TransCanada Corp., seeking multistate approval for the 1,980-mile Keystone XL pipeline, has faced political pressure to let Montana and North Dakota crude oil into the pipeline and has said it is considering the plan.
Schweitzer says Montana now has a way to force the issue if necessary.
In a recent ruling, the Montana Public Service Commission decided it can intervene in connection disputes. If a Montana oil company doesn’t feel like it is getting a fair shot at hooking into the pipeline, it can take a case to the Helena-based PSC.
TransCanada, in a statement, took no dispute with the ruling or the governor’s take.
Company spokesman James Millar said TransCanada is “very excited with the prospects now of moving Montana and North Dakota oil to markets.”
Montana oil producers who don’t have access to a pipeline have to pay as much as $15 to $30 a barrel to ship it by rail, Schweitzer said.
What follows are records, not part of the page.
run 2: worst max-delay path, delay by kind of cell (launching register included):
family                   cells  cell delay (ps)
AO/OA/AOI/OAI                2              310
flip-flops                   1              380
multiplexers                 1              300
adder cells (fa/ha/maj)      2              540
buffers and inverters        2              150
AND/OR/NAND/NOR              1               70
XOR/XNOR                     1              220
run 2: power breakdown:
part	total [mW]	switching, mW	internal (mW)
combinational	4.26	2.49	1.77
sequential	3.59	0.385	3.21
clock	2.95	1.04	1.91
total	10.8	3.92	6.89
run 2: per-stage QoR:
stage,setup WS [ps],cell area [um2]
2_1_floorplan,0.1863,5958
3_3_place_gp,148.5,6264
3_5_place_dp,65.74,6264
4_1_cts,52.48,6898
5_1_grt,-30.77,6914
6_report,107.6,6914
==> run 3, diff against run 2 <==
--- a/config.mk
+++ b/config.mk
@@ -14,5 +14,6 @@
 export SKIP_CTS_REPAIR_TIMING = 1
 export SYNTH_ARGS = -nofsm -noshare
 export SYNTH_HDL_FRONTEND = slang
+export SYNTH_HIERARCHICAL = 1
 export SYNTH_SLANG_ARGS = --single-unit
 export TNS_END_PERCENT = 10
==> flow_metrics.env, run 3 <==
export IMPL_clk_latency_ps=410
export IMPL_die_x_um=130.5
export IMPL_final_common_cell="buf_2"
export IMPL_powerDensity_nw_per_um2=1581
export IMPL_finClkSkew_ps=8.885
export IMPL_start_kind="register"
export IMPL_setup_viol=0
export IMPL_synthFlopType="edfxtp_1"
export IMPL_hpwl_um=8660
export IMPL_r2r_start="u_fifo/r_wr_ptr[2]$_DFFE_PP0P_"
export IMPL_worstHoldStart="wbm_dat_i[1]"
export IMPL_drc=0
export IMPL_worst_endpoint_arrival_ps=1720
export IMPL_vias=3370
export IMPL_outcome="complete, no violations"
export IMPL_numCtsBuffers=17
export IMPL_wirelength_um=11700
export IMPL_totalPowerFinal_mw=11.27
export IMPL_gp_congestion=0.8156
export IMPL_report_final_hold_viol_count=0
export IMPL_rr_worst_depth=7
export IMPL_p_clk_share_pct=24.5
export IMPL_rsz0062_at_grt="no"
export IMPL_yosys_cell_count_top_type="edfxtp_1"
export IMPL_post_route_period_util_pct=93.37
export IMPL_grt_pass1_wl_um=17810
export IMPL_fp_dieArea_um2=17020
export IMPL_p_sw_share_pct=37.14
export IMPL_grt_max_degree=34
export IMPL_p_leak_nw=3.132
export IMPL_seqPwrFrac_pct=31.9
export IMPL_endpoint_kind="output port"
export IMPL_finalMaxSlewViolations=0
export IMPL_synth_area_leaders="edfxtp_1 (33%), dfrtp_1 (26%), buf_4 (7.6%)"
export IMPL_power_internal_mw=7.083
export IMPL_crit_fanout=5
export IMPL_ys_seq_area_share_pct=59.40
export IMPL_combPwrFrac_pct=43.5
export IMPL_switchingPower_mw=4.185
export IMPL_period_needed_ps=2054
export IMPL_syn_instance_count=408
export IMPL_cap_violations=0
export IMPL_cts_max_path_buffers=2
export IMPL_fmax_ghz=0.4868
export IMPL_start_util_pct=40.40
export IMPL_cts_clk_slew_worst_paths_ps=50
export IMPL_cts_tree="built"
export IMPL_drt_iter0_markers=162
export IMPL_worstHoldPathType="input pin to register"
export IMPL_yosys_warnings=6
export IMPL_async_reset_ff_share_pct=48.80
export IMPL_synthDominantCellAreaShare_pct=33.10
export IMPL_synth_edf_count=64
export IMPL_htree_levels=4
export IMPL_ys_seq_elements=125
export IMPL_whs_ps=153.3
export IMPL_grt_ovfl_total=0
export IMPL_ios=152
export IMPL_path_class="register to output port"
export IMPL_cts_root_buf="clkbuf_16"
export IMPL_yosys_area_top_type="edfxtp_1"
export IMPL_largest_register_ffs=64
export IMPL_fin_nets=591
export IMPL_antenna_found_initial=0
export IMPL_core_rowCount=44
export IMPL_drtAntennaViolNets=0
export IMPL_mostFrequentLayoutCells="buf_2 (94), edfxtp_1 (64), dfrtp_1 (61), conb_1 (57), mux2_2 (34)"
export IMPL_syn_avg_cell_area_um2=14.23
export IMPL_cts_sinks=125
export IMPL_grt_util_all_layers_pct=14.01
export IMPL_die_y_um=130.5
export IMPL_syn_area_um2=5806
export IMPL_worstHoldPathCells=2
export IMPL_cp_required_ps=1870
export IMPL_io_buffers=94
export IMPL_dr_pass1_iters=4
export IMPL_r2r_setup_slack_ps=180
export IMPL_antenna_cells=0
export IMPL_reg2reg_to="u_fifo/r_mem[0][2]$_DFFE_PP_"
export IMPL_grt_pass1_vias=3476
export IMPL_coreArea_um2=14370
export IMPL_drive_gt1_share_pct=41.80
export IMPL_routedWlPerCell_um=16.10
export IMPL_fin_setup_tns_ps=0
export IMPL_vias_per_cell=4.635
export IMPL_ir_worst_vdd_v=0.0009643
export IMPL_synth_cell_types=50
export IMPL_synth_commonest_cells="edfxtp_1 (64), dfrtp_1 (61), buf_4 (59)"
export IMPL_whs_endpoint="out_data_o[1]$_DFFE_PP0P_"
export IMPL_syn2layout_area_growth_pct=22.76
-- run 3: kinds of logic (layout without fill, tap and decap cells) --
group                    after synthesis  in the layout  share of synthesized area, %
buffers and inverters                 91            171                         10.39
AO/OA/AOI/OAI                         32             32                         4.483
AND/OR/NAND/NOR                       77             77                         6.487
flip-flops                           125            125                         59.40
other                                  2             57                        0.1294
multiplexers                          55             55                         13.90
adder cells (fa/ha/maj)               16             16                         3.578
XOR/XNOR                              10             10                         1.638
$ cat config.mk
export PLATFORM = sky130hd
export DESIGN_NAME = s_mem_reader
export DESIGN_NICKNAME = d
export VERILOG_FILES = /design/src/rtl/s_mem_reader.sv
export SDC_FILE = /design/constraint.sdc
export NUM_CORES = 1
export LEC_CHECK = 0
export ABC_AREA = 1
export CORE_MARGIN = 4
export CORE_UTILIZATION = 45
export DETAILED_ROUTE_END_ITERATION = 16
export DONT_BUFFER_PORTS = 1
export GPL_TIMING_DRIVEN = 0
export HOLD_SLACK_MARGIN = 0.15
export PLACE_DENSITY = 0.67
export RECOVER_POWER = 25
export SYNTH_ARGS = -nofsm -noshare
export SYNTH_HDL_FRONTEND = slang
export SYNTH_SLANG_ARGS = --single-unit
$ cat constraint.sdc
create_clock -name clk -period 4.61 [get_ports clk]
set_input_delay 0.922 -clock clk [delete_from_list [all_inputs] [get_ports clk]]
set_output_delay 0.922 -clock clk [all_outputs]
set_load 0.01 [all_outputs]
A pipeline is a much cheaper way to move crude and would make Montana oil more competitive, he said.
Schweitzer said TransCanada has told him it will let Montana oil onto the line, but the PSC ruling means Montana has a way to make sure that happens.
“I would say in this case we will trust and we will verify by regulatory authority,” the governor said in an interview. “It is another good day for Montana oil production.”
PSC chairman Greg Jergeson said TransCanada agreed to the so-called common carrier status because it sought benefits that go along with it, such as the use of public rights of way.
Jergeson said Montana oil companies must try to make an arrangement with TransCanada for hooking into the pipeline, and hash out who pays for those costs and how. If negotiations fail, the PSC can get involved and issue an order.
“I think it has enormous potential for companies interested in developing Montana resources to be able to put together their programs in a financially sound basis,” Jergeson said.
Schweitzer said he supports the pipeline project, which has run into increasing criticism from environmentalists who argue using crude oil from the Alberta tar sands would increase greenhouse gas emissions.
Schweitzer said the pipeline could bring in as much as 5 percent of the country’s oil supply.
“It decreases our dependence on these petro-dictators around the world, and that’s good,” Schweitzer said.